Die Position der nationalen Parlamente ist daher wichtig. Wir führen zwar viele Debatten über Subsidiarität, also darüber, wer wofür zuständig ist. An dieser Stelle müssen aber auch die nationalen Parlamente und ihre Regierungen, die darüber entscheiden, welche Position sie einnehmen, Stellung beziehen. Auch wir als natio-nales Parlament müssen entscheiden, welchen Auftrag wir unserer Regierung in diesen Verhandlungen geben. Deshalb ist beides notwendig.

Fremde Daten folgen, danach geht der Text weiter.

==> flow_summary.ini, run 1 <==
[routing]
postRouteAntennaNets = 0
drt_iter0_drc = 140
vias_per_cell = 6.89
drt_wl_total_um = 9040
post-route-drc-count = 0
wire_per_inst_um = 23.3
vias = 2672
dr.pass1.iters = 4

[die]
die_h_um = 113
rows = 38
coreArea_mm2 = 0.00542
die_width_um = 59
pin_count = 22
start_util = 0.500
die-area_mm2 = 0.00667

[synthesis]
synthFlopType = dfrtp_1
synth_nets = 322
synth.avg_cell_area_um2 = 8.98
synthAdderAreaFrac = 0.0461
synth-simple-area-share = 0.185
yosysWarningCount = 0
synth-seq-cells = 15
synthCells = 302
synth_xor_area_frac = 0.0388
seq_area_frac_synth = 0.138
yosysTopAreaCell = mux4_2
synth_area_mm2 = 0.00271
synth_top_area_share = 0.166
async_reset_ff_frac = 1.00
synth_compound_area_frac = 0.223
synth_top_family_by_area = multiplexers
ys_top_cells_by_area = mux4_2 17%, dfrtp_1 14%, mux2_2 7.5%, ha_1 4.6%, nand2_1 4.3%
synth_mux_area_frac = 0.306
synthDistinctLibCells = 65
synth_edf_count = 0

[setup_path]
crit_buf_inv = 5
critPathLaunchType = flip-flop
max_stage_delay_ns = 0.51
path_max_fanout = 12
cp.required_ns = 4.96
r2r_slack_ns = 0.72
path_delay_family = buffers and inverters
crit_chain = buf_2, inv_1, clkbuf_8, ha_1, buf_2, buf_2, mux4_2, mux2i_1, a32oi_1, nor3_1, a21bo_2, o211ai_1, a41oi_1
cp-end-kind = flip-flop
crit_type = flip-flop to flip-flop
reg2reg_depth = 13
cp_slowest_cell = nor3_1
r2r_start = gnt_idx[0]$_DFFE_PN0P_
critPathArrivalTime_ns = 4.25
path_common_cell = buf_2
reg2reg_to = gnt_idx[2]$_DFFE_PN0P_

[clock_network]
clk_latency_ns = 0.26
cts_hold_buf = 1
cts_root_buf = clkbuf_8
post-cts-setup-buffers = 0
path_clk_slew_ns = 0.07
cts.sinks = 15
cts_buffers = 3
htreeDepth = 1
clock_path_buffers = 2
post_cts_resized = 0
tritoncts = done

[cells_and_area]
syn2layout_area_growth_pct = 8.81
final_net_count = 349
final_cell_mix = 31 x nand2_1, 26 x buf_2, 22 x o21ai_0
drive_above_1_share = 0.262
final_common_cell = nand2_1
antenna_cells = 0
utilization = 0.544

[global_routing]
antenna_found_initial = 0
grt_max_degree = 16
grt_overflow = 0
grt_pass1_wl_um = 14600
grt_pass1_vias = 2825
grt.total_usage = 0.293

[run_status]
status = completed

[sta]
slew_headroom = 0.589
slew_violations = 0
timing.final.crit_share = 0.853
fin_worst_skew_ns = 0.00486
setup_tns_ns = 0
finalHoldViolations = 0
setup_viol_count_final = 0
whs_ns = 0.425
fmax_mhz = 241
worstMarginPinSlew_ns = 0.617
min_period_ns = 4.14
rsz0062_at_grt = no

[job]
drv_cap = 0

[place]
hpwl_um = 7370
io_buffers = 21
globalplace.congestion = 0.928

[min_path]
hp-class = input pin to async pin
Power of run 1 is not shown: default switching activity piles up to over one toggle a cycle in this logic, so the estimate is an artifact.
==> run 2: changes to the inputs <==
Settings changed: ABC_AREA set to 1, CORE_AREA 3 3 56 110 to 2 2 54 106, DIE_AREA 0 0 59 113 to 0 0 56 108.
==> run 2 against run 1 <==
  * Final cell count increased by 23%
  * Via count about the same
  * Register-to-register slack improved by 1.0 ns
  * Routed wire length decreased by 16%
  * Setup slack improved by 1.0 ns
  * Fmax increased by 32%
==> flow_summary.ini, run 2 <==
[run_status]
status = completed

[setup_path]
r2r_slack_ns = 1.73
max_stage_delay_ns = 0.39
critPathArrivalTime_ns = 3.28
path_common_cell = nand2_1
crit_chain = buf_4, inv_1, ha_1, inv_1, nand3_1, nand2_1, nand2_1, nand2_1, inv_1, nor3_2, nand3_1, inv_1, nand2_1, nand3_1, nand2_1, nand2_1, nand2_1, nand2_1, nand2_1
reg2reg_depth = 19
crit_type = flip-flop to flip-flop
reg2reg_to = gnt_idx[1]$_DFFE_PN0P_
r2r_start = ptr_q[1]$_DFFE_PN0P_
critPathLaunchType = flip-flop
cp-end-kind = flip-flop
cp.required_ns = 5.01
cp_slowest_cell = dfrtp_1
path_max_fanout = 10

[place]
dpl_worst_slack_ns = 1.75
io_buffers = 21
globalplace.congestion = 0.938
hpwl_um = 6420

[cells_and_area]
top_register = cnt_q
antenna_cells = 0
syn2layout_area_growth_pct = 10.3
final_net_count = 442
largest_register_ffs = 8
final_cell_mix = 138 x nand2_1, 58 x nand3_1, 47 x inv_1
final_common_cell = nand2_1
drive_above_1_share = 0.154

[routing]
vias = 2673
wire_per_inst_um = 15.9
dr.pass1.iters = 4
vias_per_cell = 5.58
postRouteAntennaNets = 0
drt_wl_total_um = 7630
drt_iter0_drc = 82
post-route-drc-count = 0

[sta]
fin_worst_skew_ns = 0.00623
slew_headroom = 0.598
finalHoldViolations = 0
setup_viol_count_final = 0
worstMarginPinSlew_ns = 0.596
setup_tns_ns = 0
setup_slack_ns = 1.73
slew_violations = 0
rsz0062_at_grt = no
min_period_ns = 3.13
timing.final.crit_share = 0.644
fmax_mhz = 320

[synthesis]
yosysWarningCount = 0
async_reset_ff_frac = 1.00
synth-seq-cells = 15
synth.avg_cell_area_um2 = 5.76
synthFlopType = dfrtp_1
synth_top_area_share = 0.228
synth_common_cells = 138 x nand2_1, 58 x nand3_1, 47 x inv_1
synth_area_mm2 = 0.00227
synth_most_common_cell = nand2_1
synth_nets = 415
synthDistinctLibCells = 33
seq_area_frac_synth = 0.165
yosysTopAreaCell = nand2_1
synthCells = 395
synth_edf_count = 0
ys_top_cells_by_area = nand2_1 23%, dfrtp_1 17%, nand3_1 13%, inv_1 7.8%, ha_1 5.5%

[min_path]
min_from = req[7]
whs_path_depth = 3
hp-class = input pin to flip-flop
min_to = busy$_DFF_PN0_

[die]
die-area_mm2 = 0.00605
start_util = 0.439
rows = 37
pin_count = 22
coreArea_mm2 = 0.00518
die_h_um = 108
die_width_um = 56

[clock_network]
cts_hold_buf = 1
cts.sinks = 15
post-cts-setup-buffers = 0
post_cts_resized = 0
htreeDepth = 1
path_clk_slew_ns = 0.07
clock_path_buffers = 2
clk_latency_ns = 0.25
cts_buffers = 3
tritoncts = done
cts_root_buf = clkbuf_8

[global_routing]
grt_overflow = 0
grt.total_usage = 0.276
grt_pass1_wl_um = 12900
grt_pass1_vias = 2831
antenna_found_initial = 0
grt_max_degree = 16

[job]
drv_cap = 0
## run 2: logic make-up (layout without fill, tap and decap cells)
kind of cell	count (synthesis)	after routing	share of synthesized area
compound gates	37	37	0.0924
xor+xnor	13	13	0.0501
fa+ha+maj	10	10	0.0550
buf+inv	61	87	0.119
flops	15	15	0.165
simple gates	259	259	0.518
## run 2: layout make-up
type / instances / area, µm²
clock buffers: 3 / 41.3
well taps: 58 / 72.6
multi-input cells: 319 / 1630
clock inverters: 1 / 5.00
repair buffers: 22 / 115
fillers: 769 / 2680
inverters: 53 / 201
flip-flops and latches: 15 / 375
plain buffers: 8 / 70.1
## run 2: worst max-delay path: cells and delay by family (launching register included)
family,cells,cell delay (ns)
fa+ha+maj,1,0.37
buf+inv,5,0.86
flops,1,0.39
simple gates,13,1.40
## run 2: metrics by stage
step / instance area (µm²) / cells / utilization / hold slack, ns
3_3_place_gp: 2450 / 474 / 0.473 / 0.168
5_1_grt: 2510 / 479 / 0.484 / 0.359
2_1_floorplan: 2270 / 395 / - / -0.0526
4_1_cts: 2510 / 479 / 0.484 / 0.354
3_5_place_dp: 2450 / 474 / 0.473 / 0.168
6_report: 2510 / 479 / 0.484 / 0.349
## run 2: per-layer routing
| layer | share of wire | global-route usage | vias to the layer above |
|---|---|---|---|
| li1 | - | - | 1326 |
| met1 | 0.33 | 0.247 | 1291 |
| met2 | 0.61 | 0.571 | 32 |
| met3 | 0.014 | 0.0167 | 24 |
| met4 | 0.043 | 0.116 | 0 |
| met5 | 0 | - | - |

Diese Debatte ideologisch zu führen, in den Ruf von Populismus zu stellen und sie dazu zu nutzen, alles, was man einmal zum Thema Europa sagen wollte, loszuwerden, halte ich für falsch. Wir müssen uns angewöhnen, die Probleme europäischer Politik Punkt für Punkt und sachgerecht zu diskutieren. Wir müssen also auch in diesem Punkt entscheiden. Dafür sprechen wir uns in unserem Antrag aus. Demokratie kostet Geld. Aber Demokratie ist auch dafür verantwortlich, dass mit Steuergeldern verantwortlich umgegangen wird und dass Steuergelder nicht verschleudert werden. An dieser Stelle aber werden Steuergelder durch wahnsinnig hohe Kosten verschwendet. Das ist mit grüner Politik nicht vereinbar. Deshalb haben wir diesen Antrag gestellt, und ich hoffe, dass in 20 Jahren rückblickend gesagt wird: Die Grünen haben mit ihrem Antrag wieder einmal recht gehabt.